The researchers say this highlights a critical issue that has always plagued financial services firms looking to create unique technology offerings: “In technology, more control and responsibility isn’t always preferable, especially if there are trusted, capable and affordable partners you can turn to instead.”

This specific deal between LearnVest and Northwestern mutual will be a great test for the industry to see how a major and established financial services provider can integrate a company created as an industry-disrupter.  

“There are key cultural differences that will have to be addressed,” says McDermott. “Many of the robo-advisers made a big splash when they first entered the space. Part of their whole ethos was to disrupt the current financial services model and industry. They were storming onto the scene to bring transparency and low costs to consumers, often in direct opposition to the ‘older ways’ of doing business.”

The team feels many sponsors and advisers will be watching closely to see if LearnVest can maintain its independent identity after being integrated into Northwestern Mutual ownership. From the details that have emerged so far, this is clearly the goal and intention of Northwestern Mutual—to keep the LearnVest brand intact and independent.

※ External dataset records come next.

[src/rtl/byte_packer_pkg.sv]
// Shared definitions for the byte stream blocks: packer FSM encoding and default word width.
package byte_packer_pkg;

  localparam int unsigned NBYTES_DEFAULT = 4;

  typedef enum logic [0:0] {
    StAcc,
    StPend
  } pack_state_e;

endpackage

[src/rtl/byte_packer.sv]
// Packs a byte stream little-endian into NBYTES-wide words with flush support and a
// single registered output slot; a flush blocked by a full slot waits in StPend.
module byte_packer
  import byte_packer_pkg::*;
#(
  parameter int unsigned NBYTES = NBYTES_DEFAULT
) (
  input  logic                clk,
  input  logic                reset,
  input  logic                i_valid_i,
  input  logic [7:0]          i_data_i,
  output logic                i_ready_o,
  input  logic                i_flush_i,
  output logic                e_valid_o,
  input  logic                e_ready_i,
  output logic [8*NBYTES-1:0] e_data_o,
  output logic [NBYTES-1:0]   e_keep_o
);

  localparam int unsigned CntW  = (NBYTES > 2) ? $clog2(NBYTES) : 1;
  localparam int unsigned DataW = 8 * NBYTES;
  localparam logic [CntW-1:0] CntLast = CntW'(NBYTES - 1);

  pack_state_e       state_q, state_d;
  logic [CntW-1:0]   cnt_q, cnt_d;
  logic [DataW-1:0]  acc_q, acc_d;
  logic              out_valid_q, out_valid_d;
  logic [DataW-1:0]  out_data_q, out_data_d;
  logic [NBYTES-1:0] out_keep_q, out_keep_d;

  logic              slot_free;
  logic              ready;
  logic              accept;
  logic [DataW-1:0]  acc_with;
  int unsigned       fill;
  logic [NBYTES-1:0] fill_mask;

  always_comb begin
    slot_free = !out_valid_q || e_ready_i;
    ready     = (state_q == StAcc) && ((cnt_q != CntLast) || slot_free);
    accept    = i_valid_i && ready;

    acc_with = acc_q;
    if (accept) begin
      acc_with[8*int'(cnt_q) +: 8] = i_data_i;
    end

    // Bytes held after this cycle's accept; in StPend accept is 0 so this is just cnt.
    fill = 32'(cnt_q) + 32'(accept);
    for (int unsigned k = 0; k < NBYTES; k++) begin
      fill_mask[k] = (k < fill);
    end
  end

  always_comb begin
    state_d     = state_q;
    cnt_d       = cnt_q;
    acc_d       = acc_q;
    out_valid_d = out_valid_q;
    out_data_d  = out_data_q;
    out_keep_d  = out_keep_q;

    if (out_valid_q && e_ready_i) begin
      out_valid_d = 1'b0;
    end

    unique case (state_q)
      StAcc: begin
        if ((accept && (cnt_q == CntLast)) || (i_flush_i && (fill != 0))) begin
          if (slot_free) begin
            out_valid_d = 1'b1;
            out_data_d  = acc_with;
            out_keep_d  = fill_mask;
            acc_d       = '0;
            cnt_d       = '0;
          end else begin
            // Only a flush can get here: a full word is never accepted into a busy slot.
            state_d = StPend;
            acc_d   = acc_with;
            cnt_d   = CntW'(fill);
          end
        end else if (accept) begin
          acc_d = acc_with;
          cnt_d = cnt_q + CntW'(1);
        end
      end
      StPend: begin
        if (slot_free) begin
          out_valid_d = 1'b1;
          out_data_d  = acc_q;
          out_keep_d  = fill_mask;
          acc_d       = '0;
          cnt_d       = '0;
          state_d     = StAcc;
        end
      end
      default: state_d = StAcc;
    endcase
  end

  always_ff @(posedge clk or posedge reset) begin
    if (reset) begin
      state_q     <= StAcc;
      cnt_q       <= '0;
      acc_q       <= '0;
      out_valid_q <= 1'b0;
      out_data_q  <= '0;
      out_keep_q  <= '0;
    end else begin
      state_q     <= state_d;
      cnt_q       <= cnt_d;
      acc_q       <= acc_d;
      out_valid_q <= out_valid_d;
      out_data_q  <= out_data_d;
      out_keep_q  <= out_keep_d;
    end
  end

  assign i_ready_o = ready;
  assign e_valid_o = out_valid_q;
  assign e_data_o  = out_data_q;
  assign e_keep_o  = out_keep_q;

endmodule
[config.mk]
export PLATFORM = sky130hd
export DESIGN_NAME = byte_packer
export DESIGN_NICKNAME = d
export VERILOG_FILES = /design/src/rtl/byte_packer_pkg.sv /design/src/rtl/byte_packer.sv
export SDC_FILE = /design/constraint.sdc
export NUM_CORES = 1
export LEC_CHECK = 0
export ABC_AREA = 1
export BUFFER_PORTS_ARGS = -buffer_cell sky130_fd_sc_hd__buf_2
export CAP_MARGIN = 10
export CELL_PAD_IN_SITES_DETAIL_PLACEMENT = 1
export CELL_PAD_IN_SITES_GLOBAL_PLACEMENT = 1
export CORE_MARGIN = 5
export CORE_UTILIZATION = 38
export CTS_BUF_LIST = sky130_fd_sc_hd__clkbuf_16
export DETAILED_ROUTE_END_ITERATION = 16
export PLACE_DENSITY_LB_ADDON = 0.1
export SETUP_SLACK_MARGIN = 0.5
export SLEW_MARGIN = 20
export SYNTH_ARGS = -nofsm -noshare
export SYNTH_HDL_FRONTEND = slang
export SYNTH_SLANG_ARGS = --single-unit
export TNS_END_PERCENT = 10
[constraint.sdc]
create_clock -name clk -period 2.5 [get_ports clk]
set_clock_uncertainty 0.1 [all_clocks]
set_input_delay 0.125 -clock clk [delete_from_list [all_inputs] [get_ports clk]]
set_output_delay 0.125 -clock clk [all_outputs]
set_load 0.02 [all_outputs]
# After elaboration in Yosys (flattened, before gate mapping)
# Index checks and enable logic that the tools add are counted.
[classes]
eq_ne = 6
n_bitwise = 1
n_lt_le_gt_ge = 4
n_addsub = 3
shifts = 2
muxes = 26
n_reduce_logical = 12
[op_table]
columns = ["operator", "count"]
rows = [
  ["32-bit two-way mux", 8],
  ["32-bit case mux with 2 select lines", 2],
  ["5-bit negation with 33-bit output", 1],
  ["8-bit by 33-bit variable shift with 32-bit output, first input constant", 1],
  ["8-bit by 33-bit variable part select with 32-bit output", 1],
  ["32-bit bitwise mux", 1],
  ["32-bit nonzero test", 1],
  ["2-bit two-way mux", 4],
  ["4-bit two-way mux", 2],
  ["4-bit case mux with 2 select lines", 1],
  ["1-bit by 3-bit less-than comparator with 1-bit output, first input constant", 2],
  ["2-bit by 3-bit less-than comparator with 1-bit output, first input constant", 2],
  ["1-bit logical AND", 5],
  ["1-bit two-way mux", 5],
  ["2-bit by 1-bit inequality test with 1-bit output, second input constant", 2],
  ["2-bit inequality test, second input constant", 2],
  ["1-bit case mux with 2 select lines", 2],
  ["2-bit case mux with 2 select lines", 1],
  ["2-bit by 1-bit adder with 3-bit output", 1],
  ["1-bit logical OR", 3],
  ["3-bit by 2-bit inequality test with 1-bit output, second input constant", 1],
  ["3-bit AND reduction", 1],
  ["2-bit by 1-bit adder with 2-bit output, second input constant", 1],
  ["2-bit equality test, second input constant", 1],
  ["other kinds (3)", 3],
]
[word_totals]
wordCells = 60
ff_bits = 72
output_inout_bits = 38
input_bits = 13

# Logic depth before layout (Yosys ltp)
# Gate-level depths: netlist (run 1).
[depth]
word_depth = 11
ltp_mapped = 15
ltp_nobuf = 14

# Worst setup path after synthesis (run 1)
# Ideal clock, no wire load.
[synth_path]
path_kind = "register to register"
start = "register cnt_q[0]"
end = "register out_data_q[0], in the netlist e_data_o[0]"
setup_time_ns = 0.065
path_stages_with_launch = 16
required_time_ns = 2.335
n_path_buf = 2
path_slack_ns = 0.128
synth_period_minus_slack_ns = 2.372
arrival_ns = 2.207
cell_sequence = "dfrtp_1 ha_1 nand3_2 nand3_1 inv_1 ha_1 ha_1 inv_1 nand2_1 nand2_1 nand3_1 nand2_1 buf_2 buf_2 nand2_1 nand2_1"
[synth_via]
elab_chain_len = 10
word_cells_on_any_way = 20
cone_classes = "2 x add/sub; 3 x eq/ne; 2 x shift; 5 x mux; 8 x reduce/logical"
[synth_lines]
columns = ["element", "line_no", "text"]
rows = [
  ["start: declaration", "byte_packer.sv:25", "logic [CntW-1:0] cnt_q, cnt_d;"],
  ["start signal: assignment", "byte_packer.sv:111", "cnt_q <= cnt_d;"],
  ["branches (longest 10 deep; another with 5-bit negation with 33-bit output)", "-", ""],
  ["end signal: assignment", "byte_packer.sv:114", "out_data_q <= out_data_d;"],
  ["end: declaration", "byte_packer.sv:28", "logic [DataW-1:0] out_data_q, out_data_d;"],
]
# Several ways; the timed one is not identified. The select of a mux whose other input is x is not followed.
# A chain may end at the register's enable or synchronous reset.

# Worst setup path in the final report (run 1)
[layout_path]
start = "register cnt_q[0]"
end = "register out_data_q[13], in the netlist e_data_o[13]"
# Same word-level chain as after synthesis.

==> out/results.md, run 1 <==
| Parameter | Reported | Unit |
|:---|:---|:---|
| Status | finished clean | - |
| Power Density | 1270 | nW/µm² |
| Die Y | 107 | µm |
| Total number of placement rows | 35 | - |
| Fill cell total of the finished layout | 1133 | - |
| Total global routing overflow | 0 | - |
| CTS tree | done | - |
| Final worst path period share | 90.1 | % |
| Largest cells by area after synthesis | sky130_fd_sc_hd__dfrtp_1 (50%), sky130_fd_sc_hd__nand2_1 (24%), sky130_fd_sc_hd__nand3_1 (7.3%) | - |
| Static leakage | 0.00254 | µW |
| Kind of cell adding the most delay to the critical path | adder cells | - |
| Average size of a mapped cell | 7.56 | µm² |
| Library cells used by synthesis | 19 | - |
| CTS sink count | 72 | - |
| Switching power of the nets | 2650 | µW |
| Sequential cell area in the final layout | 1800 | µm² |
| Synth Register Bits | 72 | - |
| Time the worst path needs with I/O delays and setup | 2.25 | ns |
| Final nets | 564 | - |
| Die outline area | 11500 | µm² |
| Cell types with the highest counts after synthesis | sky130_fd_sc_hd__nand2_1 (227), sky130_fd_sc_hd__dfrtp_1 (72), sky130_fd_sc_hd__nand3_1 (52) | - |
| Slowest CP cell | sky130_fd_sc_hd__dfrtp_2 | - |
| Slowest Stage Delay on Critical Path | 0.39 | ns |
| Fraction of layout cells with a size suffix above 1 | 24.1 | % |
| CTS root buf | sky130_fd_sc_hd__clkbuf_16 | - |
| Final weighted congestion in routability-driven placement | 0.778 | - |
| Largest net degree at the start of global routing | 44 | - |
| Vias per std cell | 5.08 | - |
| DR pass1 iterations | 4 | - |
| Launch point of the critical path | cnt_q[0] | - |
| Clock latency on the worst-skew pair | 0.33 | ns |
| Sw frac | 44.4 | % |
| Final setup vio count | 0 | - |
| Average routed wire per standard cell | 17.1 | µm |
| Critical path buffer and inverter count | 5 | - |
| Inserted Clock Buffers | 9 | - |
| Port-buffer cells | 50 | - |
| Yosys top cell by area | sky130_fd_sc_hd__dfrtp_1 | - |
| Crit path max fanout | 6 | - |
| Part of the power in combinational logic | 52.7 | % |
| Classification of the worst setup path | reg -> reg | - |
| Flop pwr share | 26.5 | % |
| Most used standard cell by instance count after synthesis | sky130_fd_sc_hd__nand2_1 | - |
| Via count of the first global-routing pass | 3575 | - |
| F_max | 0.444 | GHz |
| DP Area | 4110 | µm² |
| Power Internal | 3320 | µW |
| Number of buffers on the longest clock path | 2 | - |
| Initial Util | 38.9 | % |
| VDD IR-drop max | 879 | µV |
| Via count | 3341 | - |
| Min-delay src | i_data_i[6] | - |
| Number of max-slew violations in the final report | 0 | - |
| Remaining number of nets flagged by the antenna check after routing | 0 | - |
| Worst hold-check path type | in -> reg | - |
| Worst slew margin relative to its limit | 62.1 | % |
| Final HPWL from detailed placement | 6.88 | mm |
| Placeable core region | 9200 | µm² |
| Final std cell area, no fill | 4690 | µm² |
| Share of flip-flops with an asynchronous set or reset after synthesis | 100 | % |
| Antenna violations before repair | 0 | - |
| Data arrival time of the worst path | 2.38 | ns |
| IO Pins | 51 | - |
| Antenna fix cells | 0 | - |
| Register clock-pin slew on the reported worst setup and hold paths | 0.06 | ns |
| Synth Warn # | 0 | - |
| Max-cap violations | 0 | - |
| Startpoint kind of the worst setup timing path | flop | - |
| Wire length of the first global-routing pass | 18.4 | mm |
| Count of final hold-check violations | 0 | - |
| Share of power burned in the clock network | 20.8 | % |
| Worst Setup End Kind | flop | - |
| Top FF cell, synth | sky130_fd_sc_hd__dfrtp_1 | - |
| Syn_nets | 495 | - |
| Sequential area share after synthesis | 50.4 | % |
| Number of flops mapped to enable cells by yosys | 0 | - |
| Drt first-iter violations | 97 | - |
| Synthesized instance count | 473 | - |
| Worst path cell trace | ha_4 -> nand3_4 -> nand3_4 -> inv_4 -> ha_4 -> ha_4 -> inv_2 -> nand2_2 -> nand2_4 -> nand3_4 -> nand2_4 -> buf_12 -> buf_12 -> buf_16 -> nand2_2 -> nand2_1 | - |
| Area share of the leading cell type in the synthesized netlist | 50.4 | % |
| H-tree lvl count | 3 | - |
| Post-synthesis instance area | 3580 | µm² |
| Setup TNS Final | 0 | ns |
| Required time of the critical path | 2.62 | ns |
| Post-detailed-route DRC marker count | 0 | - |
| Area added between synthesis and finish | 31.2 | % |
| Overall die width | 107 | µm |
| Actual slew at the worst max-slew pin | 0.567 | ns |
| Multi-input logic area | 1710 | µm² |
| Worst r2r src | cnt_q[0] | - |
| All-layer global routing usage | 20.8 | % |
| Setup repair after global routing missed its margin | yes | - |
| Wire length reported by the detailed router | 11.3 | mm |
[logic make-up after synthesis]
family / share of synthesized area [%]
fa+ha+maj: 3.15
buf+inv: 6.02
compound gates: 6.19
simple gates: 34.3
flops: 50.4
[placed cells by master (no fill, tap or decap), drive strengths merged, types with 3 or more instances in the layout]
cell and instances:
clkbuf 10, dfrtp 72, nand4 5, ha 9, inv 26, clkinv 3
nor2 15, nand3 53, nand2 229, buf 79, o21ai 41
[power by group through the flow]
stage,combinational [µW],sequential (µW),clock [µW]
after floorplan,1580,1800,0
after global placement,2530,1580,0
after detailed placement,2560,1600,0
after CTS,3030,1580,1270
after global routing,3420,1620,1330
final,3150,1580,1250
[area by class of cell]
type                    count  area share (%)
repair inverters            2           0.373
clock buffers               9            4.80
well taps                 111            2.96
flip-flops and latches     72            38.5
repair buffers             81            13.5
inverters                  22            2.24
clock inverters             7            1.20
multi-input cells         354            36.5
[worst reg2reg max path, cell delays in order, from the launching register on]
cell	delay, ns
sky130_fd_sc_hd__dfrtp_2	0.39
sky130_fd_sc_hd__ha_4	0.16
sky130_fd_sc_hd__nand3_4	0.07
sky130_fd_sc_hd__nand3_4	0.10
sky130_fd_sc_hd__inv_4	0.04
sky130_fd_sc_hd__ha_4	0.16
sky130_fd_sc_hd__ha_4	0.26
sky130_fd_sc_hd__inv_2	0.04
sky130_fd_sc_hd__nand2_2	0.06
sky130_fd_sc_hd__nand2_4	0.07
sky130_fd_sc_hd__nand3_4	0.10
sky130_fd_sc_hd__nand2_4	0.07
sky130_fd_sc_hd__buf_12	0.17
sky130_fd_sc_hd__buf_12	0.14
sky130_fd_sc_hd__buf_16	0.13
sky130_fd_sc_hd__nand2_2	0.05
sky130_fd_sc_hd__nand2_1	0.04
[through the flow]
step / power (µW) / hold slack [ns] / utilization [%] / setup WS, ns / cells
final: 5980 / 0.121 / 51.0 / 0.246 / 658
after floorplan: 3380 / 0.207 / - / 0.368 / 473
after global routing: 6370 / 0.150 / 51.0 / 0.156 / 658
after detailed placement: 4160 / 0.122 / 44.7 / 0.0712 / 628
after global placement: 4110 / 0.103 / 44.7 / 0.136 / 628
after CTS: 5890 / 0.117 / 50.1 / 0.259 / 654
[repair_timing]
item | in CTS | in global routing
gates cloned | 4 | 1
hold endpoints to repair | 21 | 0
resized for setup | 24 | 12
setup endpoints to repair | 70 | 70
pin swaps | 6 | 6
setup buffers | 5 | 3
hold buffers | 1 | 0
[flip-flops by register name (all words and copies together), names as in the netlist]
name and count:
acc_q 32, e_data_o 32, e_keep_o 4, cnt_q 2
e_valid_o 1, state_q 1
[per-layer routing]
metal	share of wire, %	track usage (%)
met2	51	36.8
met5	0	0
met3	3.1	4.09
met1	44	25.9
met4	1.7	5.48
[worst paths after layout]
kind	endpoint	cells after the start	slack [ns]
max	e_data_o[13]	16	0.25
min	e_data_o[6]	5	0.12
max reg2reg	e_data_o[13]	16	0.25
min reg2reg	e_data_o[7]	2	0.37
max in group asynchronous	acc_q[3]	4	1.39
min in group asynchronous	e_data_o[23]	3	0.29
No activity file was read; power rests on OpenSTA's default activity.
==> inputs of run 2 (changes only) <==
--- a/config.mk
+++ b/config.mk
@@ -10,6 +10,7 @@
 export CAP_MARGIN = 10
 export CELL_PAD_IN_SITES_DETAIL_PLACEMENT = 1
 export CELL_PAD_IN_SITES_GLOBAL_PLACEMENT = 1
+export CORE_ASPECT_RATIO = 0.5
 export CORE_MARGIN = 5
 export CORE_UTILIZATION = 38
 export CTS_BUF_LIST = sky130_fd_sc_hd__clkbuf_16
==> run 2 against run 1 <==
Against the previous run: routed wire length rose by 2.1%; critical path depth did not move; sequential share of layout area fell by 1.3 points; die area rose by 1.0%; sequential power barely moved; total power rose by 7.4%; combinational power rose by 7.0%; clock power rose by 18%; non-clock buffer count did not move; first-iteration DRC count rose by 97%; via count rose by 1.9%; clock-buffer cell count did not move.
==> out/results.md, run 2 (synthesis gave the netlist of run 1 again) <==
| Parameter | Reported | Unit | vs previous |
|:---|:---|:---|:---|
| Number of max-slew violations in the final report | 0 | - | unchanged |
| Most common cell after layout, fill and taps aside | sky130_fd_sc_hd__nand2_1 | - |  |
| Fraction of layout cells with a size suffix above 1 | 24.3 | % | +0.14 points |
| Setup TNS Final | 0 | ns | unchanged |
| End of the worst register-to-register path | e_data_o[25] | - |  |
| CTS sink count | 72 | - | unchanged |
| Part of the power in combinational logic | 52.5 | % | -0.2 points |
| Worst path cell trace | ha_4 -> nand3_4 -> nand3_2 -> inv_2 -> ha_4 -> ha_4 -> inv_2 -> nand2_2 -> nand2_4 -> nand3_4 -> nand2_8 -> buf_6 -> buf_12 -> inv_16 -> nand2_1 -> nand2_1 | - |  |
| Post-detailed-route DRC marker count | 0 | - | unchanged |
| Clock latency on the worst-skew pair | 0.34 | ns | about the same |
| Crit path max fanout | 9 | - | +3 |
| Hold Worst Slack | 0.0943 | ns | -0.0265 ns |
| Die outline area | 11600 | µm² | +1.0% |
| Share of power burned in the clock network | 22.8 | % | +2.0 points |
| Antenna violations before repair | 0 | - | unchanged |
| Final std cell area, no fill | 4860 | µm² | +3.5% |
| Worst r2r src | cnt_q[1] | - |  |
| Launch point of the critical path | cnt_q[1] | - |  |
| Vias per std cell | 5.09 | - | +0.24% |
| Largest net degree at the start of global routing | 43 | - | -2.3% |
| Power Density | 1320 | nW/µm² | +3.8% |
| Worst Setup End Kind | flop | - |  |
| Number of buffers on the longest clock path | 2 | - | unchanged |
| Port-buffer cells | 50 | - | unchanged |
| Max-cap violations | 0 | - | unchanged |
| Final weighted congestion in routability-driven placement | 0.788 | - | +1.3% |
| Worst slew margin relative to its limit | 74.9 | % | +13 points |
| Wire length of the first global-routing pass | 19.1 | mm | +3.4% |
| Worst hold-check path type | in -> reg | - |  |
| Total number of placement rows | 25 | - | -29% |
| Register-to-register path setup slack | 0.23 | ns | -0.02 ns |
| All-layer global routing usage | 21.1 | % | +0.27 points |
| Remaining number of nets flagged by the antenna check after routing | 0 | - | unchanged |
| H-tree lvl count | 3 | - | unchanged |
| Wire length reported by the detailed router | 11.5 | mm | +2.1% |
| Min-delay src | i_data_i[7] | - |  |
| Initial Util | 38.4 | % | -0.52 points |
| Power Internal | 3630 | µW | +9.3% |
| Drt first-iter violations | 191 | - | +97% |
| Switching power of the nets | 2790 | µW | +5.1% |
| Most frequent cells in the layout | sky130_fd_sc_hd__nand2_1 (218), sky130_fd_sc_hd__dfrtp_1 (70), sky130_fd_sc_hd__nand3_1 (50), sky130_fd_sc_hd__buf_2 (50), sky130_fd_sc_hd__o21ai_0 (32) | - |  |
| Die Y | 78.6 | µm | -27% |
| Critical path buffer and inverter count | 5 | - | unchanged |
| Worst setup slack before clock tree synthesis | 0.0165 | ns | -0.0547 ns |
| Final nets | 565 | - | +0.18% |
| DP Area | 4130 | µm² | +0.43% |
| F_max | 0.440 | GHz | -0.81% |
| Startpoint kind of the worst setup timing path | flop | - |  |
| CTS root buf | sky130_fd_sc_hd__clkbuf_16 | - |  |
| Worst-case setup margin in the final layout | 0.228 | ns | -0.0184 ns |
| Actual slew at the worst max-slew pin | 0.372 | ns | -0.195 ns |
| CTS tree | done | - |  |
| Static leakage | 0.00259 | µW | +2.2% |
| Via count | 3405 | - | +1.9% |
| Data arrival time of the worst path | 2.40 | ns | +0.02 ns |
| Setup repair after global routing missed its margin | yes | - |  |
| Average routed wire per standard cell | 17.2 | µm | +0.38% |
| Antenna fix cells | 0 | - | unchanged |
| Count of final hold-check violations | 0 | - | unchanged |
| Critical Path Most Common Cell | sky130_fd_sc_hd__ha_4 | - |  |
| Flop pwr share | 24.6 | % | -1.9 points |
| Slowest CP cell | sky130_fd_sc_hd__dfrtp_2 | - |  |
| Area added between synthesis and finish | 35.9 | % |  |
| Inserted Clock Buffers | 9 | - | unchanged |
| Slowest Stage Delay on Critical Path | 0.42 | ns | +0.03 ns |
| Sw frac | 43.4 | % | -0.98 points |
| Status | finished clean | - |  |
| Required time of the critical path | 2.63 | ns | about the same |
| Total global routing overflow | 0 | - | unchanged |
| Overall die width | 147 | µm | +38% |
| Via count of the first global-routing pass | 3588 | - | +0.36% |
| Classification of the worst setup path | reg -> reg | - |  |
| Placeable core region | 9320 | µm² | +1.4% |
| Fill cell total of the finished layout | 1137 | - | +0.35% |
| VDD IR-drop max | 711 | µV | -19% |
| IO Pins | 51 | - | unchanged |
| Time the worst path needs with I/O delays and setup | 2.27 | ns | +0.0184 ns |
| DR pass1 iterations | 6 | - | +2 |
| Kind of cell adding the most delay to the critical path | simple AND/OR/NAND/NOR gates | - |  |
| Register clock-pin slew on the reported worst setup and hold paths | 0.06 | ns | about the same |
| Sum of internal, switching and leakage power | 6420 | µW | +7.4% |
| Final worst path period share | 90.9 | % | +0.74 points |
| Final HPWL from detailed placement | 6.84 | mm | -0.66% |
| Hold Path Stages | 5 | - | unchanged |
| End point of the worst hold path | e_data_o[7] | - |  |
| Final setup vio count | 0 | - | unchanged |
| Cell depth of the worst flop-to-flop path | 16 | - | unchanged |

“One reason why it might not be such a challenge on the conflict of interest point to maintain the independent LearnVest identity, is that the LearnVest technology does not make direct financial product recommendations,” notes Eschmann. “It’s much more of an education and training platform for participants. That shows me Northwestern Mutual is cognizant of this debate—they don’t want to force LearnVest to start recommending only Northwestern Mutual products. In some ways it would defeat the purpose of the deal, if they wanted to really change how LearnVest does business.”

Eschmann goes on to explain the Northwestern Mutual likely targeted LearnVest over other technology firms because “they are a company that doesn’t really disrupt what Northwestern Mutual already does.”

“So in other words, LearnVest has this great technology platform and great education, and they don’t really recommend specific investment advice, so it's a good fit,” he says. “I think Northwestern Mutual really saw this as a great opportunity to get that educational content and delivery system that can really appeal to young people who are really only starting to invest. It gives Northwestern the chance to say, ‘look how we are innovating with the times and making connections with younger generations of investors.’”  

Looking ahead, McDermott and Eschmann expect LearnVest to start churning out more retirement-plan specific educational pieces—especially given that the LearnVest platform is to be integrated directly into the Northwestern Mutual defined contribution (DC) plan offerings, which already touch millions of plan participants across the United States.  

“The current content that LearnVest provides is really geared towards the young people out there in the market—the less financially savvy people who don’t have a lot of assets yet but who want to learn more and invest more and who will one day become promising clients,” Eschmann concludes. “It is still speculation, but perhaps we will see more of a focus on wealth-protection products, like the insurance products sold by Northwestern Mutual. Again, they will be focused on avoiding the perception of conflicts of interest starting to taint the LearnVest product, but there is no doubt this deal is going to lead to very strong lead generation for Northestern Mutual’s insurance agents.”